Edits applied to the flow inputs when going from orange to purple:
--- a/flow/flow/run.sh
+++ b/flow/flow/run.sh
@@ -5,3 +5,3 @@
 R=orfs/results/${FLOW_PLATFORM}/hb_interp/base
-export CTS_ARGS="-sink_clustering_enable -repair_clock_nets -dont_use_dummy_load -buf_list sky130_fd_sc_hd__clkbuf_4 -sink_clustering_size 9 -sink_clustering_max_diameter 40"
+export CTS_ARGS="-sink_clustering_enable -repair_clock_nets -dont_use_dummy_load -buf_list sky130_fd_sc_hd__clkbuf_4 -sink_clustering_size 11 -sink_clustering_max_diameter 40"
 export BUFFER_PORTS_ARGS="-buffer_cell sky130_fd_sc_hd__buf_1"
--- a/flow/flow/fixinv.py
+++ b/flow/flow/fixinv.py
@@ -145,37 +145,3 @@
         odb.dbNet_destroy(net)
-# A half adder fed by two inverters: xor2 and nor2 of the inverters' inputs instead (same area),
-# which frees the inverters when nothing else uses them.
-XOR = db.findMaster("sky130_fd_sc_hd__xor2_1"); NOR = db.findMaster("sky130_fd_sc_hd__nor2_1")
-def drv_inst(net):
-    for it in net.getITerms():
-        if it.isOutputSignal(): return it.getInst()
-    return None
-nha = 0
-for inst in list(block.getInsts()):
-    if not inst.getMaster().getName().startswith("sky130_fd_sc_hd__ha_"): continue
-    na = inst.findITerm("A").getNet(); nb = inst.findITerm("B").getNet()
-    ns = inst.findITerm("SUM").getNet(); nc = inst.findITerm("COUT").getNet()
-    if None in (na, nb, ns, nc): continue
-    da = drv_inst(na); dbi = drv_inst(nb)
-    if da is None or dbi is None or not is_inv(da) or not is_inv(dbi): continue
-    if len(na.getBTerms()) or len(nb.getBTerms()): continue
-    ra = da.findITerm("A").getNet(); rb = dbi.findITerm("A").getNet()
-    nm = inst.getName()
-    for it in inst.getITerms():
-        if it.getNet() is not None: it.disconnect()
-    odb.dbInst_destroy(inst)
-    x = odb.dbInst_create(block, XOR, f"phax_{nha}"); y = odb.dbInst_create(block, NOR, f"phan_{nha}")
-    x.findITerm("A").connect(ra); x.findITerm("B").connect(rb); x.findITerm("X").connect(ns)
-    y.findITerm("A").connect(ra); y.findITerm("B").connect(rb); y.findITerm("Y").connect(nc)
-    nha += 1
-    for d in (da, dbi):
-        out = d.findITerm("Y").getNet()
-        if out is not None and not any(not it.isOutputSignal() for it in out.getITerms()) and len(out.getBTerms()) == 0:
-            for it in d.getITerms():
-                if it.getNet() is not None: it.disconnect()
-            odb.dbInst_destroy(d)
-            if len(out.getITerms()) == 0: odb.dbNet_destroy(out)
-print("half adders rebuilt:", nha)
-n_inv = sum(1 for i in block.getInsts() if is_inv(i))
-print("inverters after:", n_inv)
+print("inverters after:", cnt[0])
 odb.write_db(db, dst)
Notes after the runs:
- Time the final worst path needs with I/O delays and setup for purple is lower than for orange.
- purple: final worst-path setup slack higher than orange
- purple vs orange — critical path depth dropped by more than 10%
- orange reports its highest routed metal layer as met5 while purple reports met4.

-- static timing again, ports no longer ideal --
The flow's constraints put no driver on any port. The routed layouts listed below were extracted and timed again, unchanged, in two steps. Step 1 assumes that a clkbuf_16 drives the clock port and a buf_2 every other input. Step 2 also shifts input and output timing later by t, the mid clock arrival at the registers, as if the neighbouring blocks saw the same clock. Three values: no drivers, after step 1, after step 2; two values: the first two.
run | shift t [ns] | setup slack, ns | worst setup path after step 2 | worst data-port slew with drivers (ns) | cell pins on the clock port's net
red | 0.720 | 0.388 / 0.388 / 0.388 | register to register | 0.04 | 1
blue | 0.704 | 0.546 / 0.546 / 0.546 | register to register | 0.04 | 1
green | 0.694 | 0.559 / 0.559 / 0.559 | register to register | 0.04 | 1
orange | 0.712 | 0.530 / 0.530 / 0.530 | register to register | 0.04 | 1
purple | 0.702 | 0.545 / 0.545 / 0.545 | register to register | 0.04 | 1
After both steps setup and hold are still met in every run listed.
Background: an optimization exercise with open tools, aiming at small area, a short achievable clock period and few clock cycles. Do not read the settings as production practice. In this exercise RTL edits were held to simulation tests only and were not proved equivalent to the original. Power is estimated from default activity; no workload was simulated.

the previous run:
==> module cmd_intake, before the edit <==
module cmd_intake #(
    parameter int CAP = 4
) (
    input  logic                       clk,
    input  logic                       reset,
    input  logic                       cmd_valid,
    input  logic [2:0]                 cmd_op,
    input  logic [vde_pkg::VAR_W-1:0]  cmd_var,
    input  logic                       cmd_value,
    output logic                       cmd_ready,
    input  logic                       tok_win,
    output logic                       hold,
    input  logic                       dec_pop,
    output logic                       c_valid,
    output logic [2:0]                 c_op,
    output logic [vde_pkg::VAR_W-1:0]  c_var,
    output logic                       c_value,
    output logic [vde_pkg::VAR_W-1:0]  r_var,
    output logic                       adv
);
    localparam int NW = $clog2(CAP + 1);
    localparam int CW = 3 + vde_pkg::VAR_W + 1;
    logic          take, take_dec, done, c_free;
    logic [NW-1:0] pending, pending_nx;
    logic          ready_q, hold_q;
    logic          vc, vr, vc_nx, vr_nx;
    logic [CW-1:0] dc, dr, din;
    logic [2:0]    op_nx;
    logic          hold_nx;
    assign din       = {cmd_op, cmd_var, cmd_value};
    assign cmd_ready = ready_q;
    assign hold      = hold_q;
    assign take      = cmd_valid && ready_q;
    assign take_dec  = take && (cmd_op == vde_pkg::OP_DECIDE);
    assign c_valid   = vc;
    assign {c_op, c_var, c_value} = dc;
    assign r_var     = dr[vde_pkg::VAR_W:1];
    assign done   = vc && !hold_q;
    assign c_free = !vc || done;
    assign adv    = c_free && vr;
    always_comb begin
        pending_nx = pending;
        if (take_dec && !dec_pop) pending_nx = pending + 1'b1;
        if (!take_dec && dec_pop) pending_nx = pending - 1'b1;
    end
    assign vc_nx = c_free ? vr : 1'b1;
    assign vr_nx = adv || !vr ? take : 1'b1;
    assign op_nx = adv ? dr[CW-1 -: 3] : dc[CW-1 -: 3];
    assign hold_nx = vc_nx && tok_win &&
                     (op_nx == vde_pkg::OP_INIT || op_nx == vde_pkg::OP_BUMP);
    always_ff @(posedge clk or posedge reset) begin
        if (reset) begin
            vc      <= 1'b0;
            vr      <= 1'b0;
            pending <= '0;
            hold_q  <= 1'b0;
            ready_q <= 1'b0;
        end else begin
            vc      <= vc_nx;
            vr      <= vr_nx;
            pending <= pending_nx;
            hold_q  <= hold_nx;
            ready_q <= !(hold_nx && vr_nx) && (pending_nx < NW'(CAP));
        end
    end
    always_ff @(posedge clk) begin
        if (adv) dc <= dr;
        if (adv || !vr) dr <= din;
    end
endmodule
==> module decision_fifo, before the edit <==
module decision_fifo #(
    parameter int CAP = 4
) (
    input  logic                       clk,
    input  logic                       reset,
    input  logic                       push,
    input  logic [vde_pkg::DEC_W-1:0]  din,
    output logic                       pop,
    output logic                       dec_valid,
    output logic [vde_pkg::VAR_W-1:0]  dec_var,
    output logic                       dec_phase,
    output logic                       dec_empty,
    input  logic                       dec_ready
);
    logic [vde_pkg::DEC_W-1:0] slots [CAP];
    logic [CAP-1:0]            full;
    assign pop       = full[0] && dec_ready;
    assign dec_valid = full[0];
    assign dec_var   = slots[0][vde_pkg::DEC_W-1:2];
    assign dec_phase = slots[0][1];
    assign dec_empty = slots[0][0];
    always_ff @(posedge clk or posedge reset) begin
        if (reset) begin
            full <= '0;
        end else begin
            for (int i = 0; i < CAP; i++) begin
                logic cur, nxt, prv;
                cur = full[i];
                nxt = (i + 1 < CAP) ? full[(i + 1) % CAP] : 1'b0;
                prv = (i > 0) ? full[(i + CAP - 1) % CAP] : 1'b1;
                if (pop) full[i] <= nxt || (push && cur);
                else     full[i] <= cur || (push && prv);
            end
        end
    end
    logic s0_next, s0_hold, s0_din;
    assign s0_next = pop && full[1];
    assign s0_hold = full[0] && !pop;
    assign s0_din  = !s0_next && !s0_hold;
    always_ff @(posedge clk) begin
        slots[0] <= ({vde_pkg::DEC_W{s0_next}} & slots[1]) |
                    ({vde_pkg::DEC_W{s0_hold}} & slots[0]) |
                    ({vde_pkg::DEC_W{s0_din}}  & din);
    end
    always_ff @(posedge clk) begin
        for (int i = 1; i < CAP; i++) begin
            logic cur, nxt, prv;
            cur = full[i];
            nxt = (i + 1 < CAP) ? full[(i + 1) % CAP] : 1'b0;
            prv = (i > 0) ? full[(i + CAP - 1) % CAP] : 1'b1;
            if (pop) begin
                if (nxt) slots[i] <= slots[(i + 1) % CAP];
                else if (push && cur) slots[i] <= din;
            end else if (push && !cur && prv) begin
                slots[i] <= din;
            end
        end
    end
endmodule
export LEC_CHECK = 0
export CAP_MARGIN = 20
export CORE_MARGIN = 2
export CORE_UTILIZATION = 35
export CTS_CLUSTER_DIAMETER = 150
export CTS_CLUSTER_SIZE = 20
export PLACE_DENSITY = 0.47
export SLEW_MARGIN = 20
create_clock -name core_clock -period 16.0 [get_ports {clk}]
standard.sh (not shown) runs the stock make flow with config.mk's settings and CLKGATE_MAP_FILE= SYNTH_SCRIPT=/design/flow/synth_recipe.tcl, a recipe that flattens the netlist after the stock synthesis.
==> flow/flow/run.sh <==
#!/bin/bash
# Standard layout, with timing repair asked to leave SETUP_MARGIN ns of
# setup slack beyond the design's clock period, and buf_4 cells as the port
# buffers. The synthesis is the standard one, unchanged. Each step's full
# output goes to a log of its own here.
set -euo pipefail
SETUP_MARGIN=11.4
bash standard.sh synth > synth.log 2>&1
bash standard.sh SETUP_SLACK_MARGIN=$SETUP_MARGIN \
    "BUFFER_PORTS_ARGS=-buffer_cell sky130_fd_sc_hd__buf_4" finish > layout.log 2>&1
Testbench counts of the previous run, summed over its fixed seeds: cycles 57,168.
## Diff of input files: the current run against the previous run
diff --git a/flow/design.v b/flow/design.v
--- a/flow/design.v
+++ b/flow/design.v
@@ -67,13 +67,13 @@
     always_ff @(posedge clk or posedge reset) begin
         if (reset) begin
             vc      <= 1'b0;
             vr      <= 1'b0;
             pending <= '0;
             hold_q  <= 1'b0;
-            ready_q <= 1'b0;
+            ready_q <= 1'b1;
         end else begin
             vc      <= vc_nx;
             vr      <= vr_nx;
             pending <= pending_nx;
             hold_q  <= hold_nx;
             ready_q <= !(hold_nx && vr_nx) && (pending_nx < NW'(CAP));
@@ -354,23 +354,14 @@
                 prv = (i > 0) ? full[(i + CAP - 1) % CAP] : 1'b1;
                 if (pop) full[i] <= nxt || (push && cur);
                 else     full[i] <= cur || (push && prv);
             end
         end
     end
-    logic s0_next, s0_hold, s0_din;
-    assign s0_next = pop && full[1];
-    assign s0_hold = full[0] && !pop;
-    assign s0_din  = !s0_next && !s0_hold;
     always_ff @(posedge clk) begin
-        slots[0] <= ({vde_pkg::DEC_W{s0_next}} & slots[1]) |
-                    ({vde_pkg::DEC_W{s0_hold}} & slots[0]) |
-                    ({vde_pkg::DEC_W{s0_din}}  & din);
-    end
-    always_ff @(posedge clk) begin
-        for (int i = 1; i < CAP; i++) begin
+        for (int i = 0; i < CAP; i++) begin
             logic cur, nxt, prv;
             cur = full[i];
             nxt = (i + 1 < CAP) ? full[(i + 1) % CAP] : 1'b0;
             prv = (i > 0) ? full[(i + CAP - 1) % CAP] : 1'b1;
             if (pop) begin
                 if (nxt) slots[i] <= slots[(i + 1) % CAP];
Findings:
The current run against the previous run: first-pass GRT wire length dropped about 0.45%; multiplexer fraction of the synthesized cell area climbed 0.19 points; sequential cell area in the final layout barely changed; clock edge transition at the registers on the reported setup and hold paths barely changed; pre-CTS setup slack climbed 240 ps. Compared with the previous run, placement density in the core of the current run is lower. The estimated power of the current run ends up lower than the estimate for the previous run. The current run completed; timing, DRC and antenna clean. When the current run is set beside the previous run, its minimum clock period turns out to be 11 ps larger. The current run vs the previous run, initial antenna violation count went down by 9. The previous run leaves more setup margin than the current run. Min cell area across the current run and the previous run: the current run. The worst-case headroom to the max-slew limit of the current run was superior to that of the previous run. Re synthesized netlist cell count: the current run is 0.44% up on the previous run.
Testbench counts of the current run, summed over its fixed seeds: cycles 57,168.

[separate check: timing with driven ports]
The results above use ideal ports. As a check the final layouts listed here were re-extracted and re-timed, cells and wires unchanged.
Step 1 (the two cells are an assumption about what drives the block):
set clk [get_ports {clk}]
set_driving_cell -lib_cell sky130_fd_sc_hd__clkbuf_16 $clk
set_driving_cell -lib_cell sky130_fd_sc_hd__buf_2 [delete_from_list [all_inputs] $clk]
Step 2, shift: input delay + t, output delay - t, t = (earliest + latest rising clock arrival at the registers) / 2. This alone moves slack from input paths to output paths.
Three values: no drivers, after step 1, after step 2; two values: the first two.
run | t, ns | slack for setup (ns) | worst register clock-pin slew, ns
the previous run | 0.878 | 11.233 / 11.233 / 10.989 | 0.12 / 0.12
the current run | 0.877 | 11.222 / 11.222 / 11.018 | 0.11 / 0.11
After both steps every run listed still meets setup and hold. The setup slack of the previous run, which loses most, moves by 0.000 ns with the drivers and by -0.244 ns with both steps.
——
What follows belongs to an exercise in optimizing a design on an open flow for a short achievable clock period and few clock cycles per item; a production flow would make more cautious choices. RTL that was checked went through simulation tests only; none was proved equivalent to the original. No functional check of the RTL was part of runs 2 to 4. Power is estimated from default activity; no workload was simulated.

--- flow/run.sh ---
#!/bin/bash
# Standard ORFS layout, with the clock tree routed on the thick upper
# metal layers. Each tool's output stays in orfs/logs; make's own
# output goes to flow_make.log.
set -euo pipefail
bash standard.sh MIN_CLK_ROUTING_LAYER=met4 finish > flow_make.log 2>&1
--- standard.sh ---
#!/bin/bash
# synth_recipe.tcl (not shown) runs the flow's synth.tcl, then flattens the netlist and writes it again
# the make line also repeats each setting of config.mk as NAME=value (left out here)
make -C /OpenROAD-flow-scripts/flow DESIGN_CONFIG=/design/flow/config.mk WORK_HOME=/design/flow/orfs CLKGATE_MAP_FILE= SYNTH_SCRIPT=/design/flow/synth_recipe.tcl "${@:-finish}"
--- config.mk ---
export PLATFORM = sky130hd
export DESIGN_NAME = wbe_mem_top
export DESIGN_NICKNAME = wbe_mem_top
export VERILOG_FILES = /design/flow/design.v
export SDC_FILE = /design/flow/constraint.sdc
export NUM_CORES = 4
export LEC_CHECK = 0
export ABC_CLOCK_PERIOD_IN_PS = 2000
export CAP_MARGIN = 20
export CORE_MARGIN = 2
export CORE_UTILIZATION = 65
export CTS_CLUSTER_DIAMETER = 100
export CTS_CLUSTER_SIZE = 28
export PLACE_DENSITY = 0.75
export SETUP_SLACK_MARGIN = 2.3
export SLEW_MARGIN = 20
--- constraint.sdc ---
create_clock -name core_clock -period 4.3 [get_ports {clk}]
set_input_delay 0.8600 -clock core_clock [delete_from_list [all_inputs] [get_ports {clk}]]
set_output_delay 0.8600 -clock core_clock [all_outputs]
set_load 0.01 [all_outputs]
——
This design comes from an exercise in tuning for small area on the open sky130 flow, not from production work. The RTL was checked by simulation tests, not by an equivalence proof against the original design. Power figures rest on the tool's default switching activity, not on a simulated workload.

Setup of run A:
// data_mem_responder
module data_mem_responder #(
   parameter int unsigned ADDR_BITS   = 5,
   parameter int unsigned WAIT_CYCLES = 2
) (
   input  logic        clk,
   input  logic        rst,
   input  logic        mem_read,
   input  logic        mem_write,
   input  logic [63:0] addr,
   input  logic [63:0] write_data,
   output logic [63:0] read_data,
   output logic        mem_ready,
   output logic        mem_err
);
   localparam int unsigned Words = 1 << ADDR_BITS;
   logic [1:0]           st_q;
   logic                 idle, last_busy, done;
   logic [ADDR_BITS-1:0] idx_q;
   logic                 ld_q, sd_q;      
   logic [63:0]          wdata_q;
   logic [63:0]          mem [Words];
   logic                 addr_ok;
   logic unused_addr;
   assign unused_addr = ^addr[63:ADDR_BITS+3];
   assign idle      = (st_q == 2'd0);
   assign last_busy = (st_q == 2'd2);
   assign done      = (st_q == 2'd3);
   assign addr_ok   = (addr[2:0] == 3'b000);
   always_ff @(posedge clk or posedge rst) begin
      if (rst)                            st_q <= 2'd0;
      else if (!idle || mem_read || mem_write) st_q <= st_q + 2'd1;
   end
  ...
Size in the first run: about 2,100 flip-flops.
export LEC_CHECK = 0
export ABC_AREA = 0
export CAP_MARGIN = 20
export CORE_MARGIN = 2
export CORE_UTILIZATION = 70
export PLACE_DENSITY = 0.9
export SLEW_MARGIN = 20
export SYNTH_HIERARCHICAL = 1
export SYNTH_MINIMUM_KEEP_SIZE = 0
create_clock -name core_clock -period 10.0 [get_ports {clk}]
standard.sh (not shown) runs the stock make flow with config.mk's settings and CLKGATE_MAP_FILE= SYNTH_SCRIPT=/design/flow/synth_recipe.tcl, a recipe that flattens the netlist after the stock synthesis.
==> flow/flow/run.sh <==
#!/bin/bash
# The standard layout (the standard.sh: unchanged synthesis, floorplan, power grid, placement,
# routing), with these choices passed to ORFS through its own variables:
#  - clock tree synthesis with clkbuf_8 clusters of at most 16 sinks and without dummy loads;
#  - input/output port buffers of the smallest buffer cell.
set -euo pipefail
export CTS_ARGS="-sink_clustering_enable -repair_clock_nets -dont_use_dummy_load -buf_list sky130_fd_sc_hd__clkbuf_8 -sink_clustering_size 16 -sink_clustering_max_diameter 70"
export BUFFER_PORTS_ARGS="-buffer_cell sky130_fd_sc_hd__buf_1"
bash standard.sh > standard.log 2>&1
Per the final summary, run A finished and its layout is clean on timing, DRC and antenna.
——
— EXERCISE REQUIREMENTS —
Each line in the entries above, starting at the line with "Edits applied to" and ending at the line with "-for inst in", is to be printed exactly, and only those lines.

— RESULT FOR THIS EXERCISE —
Edits applied to the flow inputs when going from orange to purple:
--- a/flow/flow/run.sh
+++ b/flow/flow/run.sh
@@ -5,3 +5,3 @@
 R=orfs/results/${FLOW_PLATFORM}/hb_interp/base
-export CTS_ARGS="-sink_clustering_enable -repair_clock_nets -dont_use_dummy_load -buf_list sky130_fd_sc_hd__clkbuf_4 -sink_clustering_size 9 -sink_clustering_max_diameter 40"
+export CTS_ARGS="-sink_clustering_enable -repair_clock_nets -dont_use_dummy_load -buf_list sky130_fd_sc_hd__clkbuf_4 -sink_clustering_size 11 -sink_clustering_max_diameter 40"
 export BUFFER_PORTS_ARGS="-buffer_cell sky130_fd_sc_hd__buf_1"
--- a/flow/flow/fixinv.py
+++ b/flow/flow/fixinv.py
@@ -145,37 +145,3 @@
         odb.dbNet_destroy(net)
-# A half adder fed by two inverters: xor2 and nor2 of the inverters' inputs instead (same area),
-# which frees the inverters when nothing else uses them.
-XOR = db.findMaster("sky130_fd_sc_hd__xor2_1"); NOR = db.findMaster("sky130_fd_sc_hd__nor2_1")
-def drv_inst(net):
-    for it in net.getITerms():
-        if it.isOutputSignal(): return it.getInst()
-    return None
-nha = 0
-for inst in list(block.getInsts()):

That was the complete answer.